- _WHAT IS REQUIRED_:
The expected output is a verbatim reprint of the lines from the beginning of the data that follows through the line that contains "wire [63:0] aa1".

Collected data entries:
*****

Source: an optimization exercise on an open RTL-to-GDS flow (aim: small area, a short achievable clock period and few clock cycles per item). Production flows keep margins and buffers that such runs may drop.
Only simulation tests tie the RTL to the original design; equivalence was not proved.

==> run a: inputs <==
Design scrypt_pbkdf2, start of the top module:
module scrypt_pbkdf2 (
    input  wire          clk,
    input  wire          rst,         
    input  wire          in_valid,
    output wire          in_ready,
    input  wire          in_mode,     
    input  wire [639:0]  in_hdr,
    input  wire [1023:0] in_b,
    output wire          out_valid,
    input  wire          out_ready,
    output wire [1023:0] out_data
);
==> module sha256_round, before the edit <==
module sha256_round (
    input  wire [31:0] a_i, b_i, c_i, d_i, e_i, f_i, g_i,
    input  wire [31:0] p0_i,
    input  wire [31:0] p1_i,
    output wire [255:0] s_o           
);
    function [31:0] bsig0(input [31:0] x);
        bsig0 = {x[1:0], x[31:2]} ^ {x[12:0], x[31:13]} ^ {x[21:0], x[31:22]};
    endfunction
    function [31:0] bsig1(input [31:0] x);
        bsig1 = {x[5:0], x[31:6]} ^ {x[10:0], x[31:11]} ^ {x[24:0], x[31:25]};
    endfunction
    function [31:0] ch(input [31:0] x, input [31:0] y, input [31:0] z);
        ch = (x & y) ^ (~x & z);
    endfunction
    function [31:0] maj(input [31:0] x, input [31:0] y, input [31:0] z);
        maj = (x & y) | (x & z) | (y & z);
    endfunction
    function [63:0] csa(input [31:0] x, input [31:0] y, input [31:0] z);
        csa = {((x & y) | (x & z) | (y & z)) << 1, x ^ y ^ z};
    endfunction
    wire [63:0] ta  = csa(p0_i, bsig1(e_i), ch(e_i, f_i, g_i));           
    wire [63:0] ea  = csa(d_i, ta[31:0], ta[63:32]);                     
    wire [31:0] e1  = ea[31:0] + ea[63:32];
    wire [63:0] aa0 = csa(bsig0(a_i), maj(a_i, b_i, c_i), ta[31:0]);
    wire [63:0] aa1 = csa(aa0[31:0], aa0[63:32], ta[63:32]);            
    wire [31:0] a1  = aa1[31:0] + aa1[63:32];
    wire [63:0] tb  = csa(p1_i, bsig1(e1), ch(e1, e_i, f_i));
    wire [63:0] eb  = csa(c_i, tb[31:0], tb[63:32]);
    wire [31:0] e2  = eb[31:0] + eb[63:32];
    wire [63:0] ab0 = csa(bsig0(a1), maj(a1, a_i, b_i), tb[31:0]);
    wire [63:0] ab1 = csa(ab0[31:0], ab0[63:32], tb[63:32]);
    wire [31:0] a2  = ab1[31:0] + ab1[63:32];
    assign s_o = {a2, a1, a_i, b_i, e2, e1, e_i, f_i};
endmodule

*****

- _RESPONSE TO THE TASK_:
Source: an optimization exercise on an open RTL-to-GDS flow (aim: small area, a short achievable clock period and few clock cycles per item). Production flows keep margins and buffers that such runs may drop.
Only simulation tests tie the RTL to the original design; equivalence was not proved.

==> run a: inputs <==
Design scrypt_pbkdf2, start of the top module:
module scrypt_pbkdf2 (
    input  wire          clk,
    input  wire          rst,         
    input  wire          in_valid,
    output wire          in_ready,
    input  wire          in_mode,     
    input  wire [639:0]  in_hdr,
    input  wire [1023:0] in_b,
    output wire          out_valid,
    input  wire          out_ready,
    output wire [1023:0] out_data
);
==> module sha256_round, before the edit <==
module sha256_round (
    input  wire [31:0] a_i, b_i, c_i, d_i, e_i, f_i, g_i,
    input  wire [31:0] p0_i,
    input  wire [31:0] p1_i,
    output wire [255:0] s_o           
);
    function [31:0] bsig0(input [31:0] x);
        bsig0 = {x[1:0], x[31:2]} ^ {x[12:0], x[31:13]} ^ {x[21:0], x[31:22]};
    endfunction
    function [31:0] bsig1(input [31:0] x);
        bsig1 = {x[5:0], x[31:6]} ^ {x[10:0], x[31:11]} ^ {x[24:0], x[31:25]};
    endfunction
    function [31:0] ch(input [31:0] x, input [31:0] y, input [31:0] z);
        ch = (x & y) ^ (~x & z);
    endfunction
    function [31:0] maj(input [31:0] x, input [31:0] y, input [31:0] z);
        maj = (x & y) | (x & z) | (y & z);
    endfunction
    function [63:0] csa(input [31:0] x, input [31:0] y, input [31:0] z);
        csa = {((x & y) | (x & z) | (y & z)) << 1, x ^ y ^ z};
    endfunction
    wire [63:0] ta  = csa(p0_i, bsig1(e_i), ch(e_i, f_i, g_i));           
    wire [63:0] ea  = csa(d_i, ta[31:0], ta[63:32]);                     
    wire [31:0] e1  = ea[31:0] + ea[63:32];
    wire [63:0] aa0 = csa(bsig0(a_i), maj(a_i, b_i, c_i), ta[31:0]);
    wire [63:0] aa1 = csa(aa0[31:0], aa0[63:32], ta[63:32]);            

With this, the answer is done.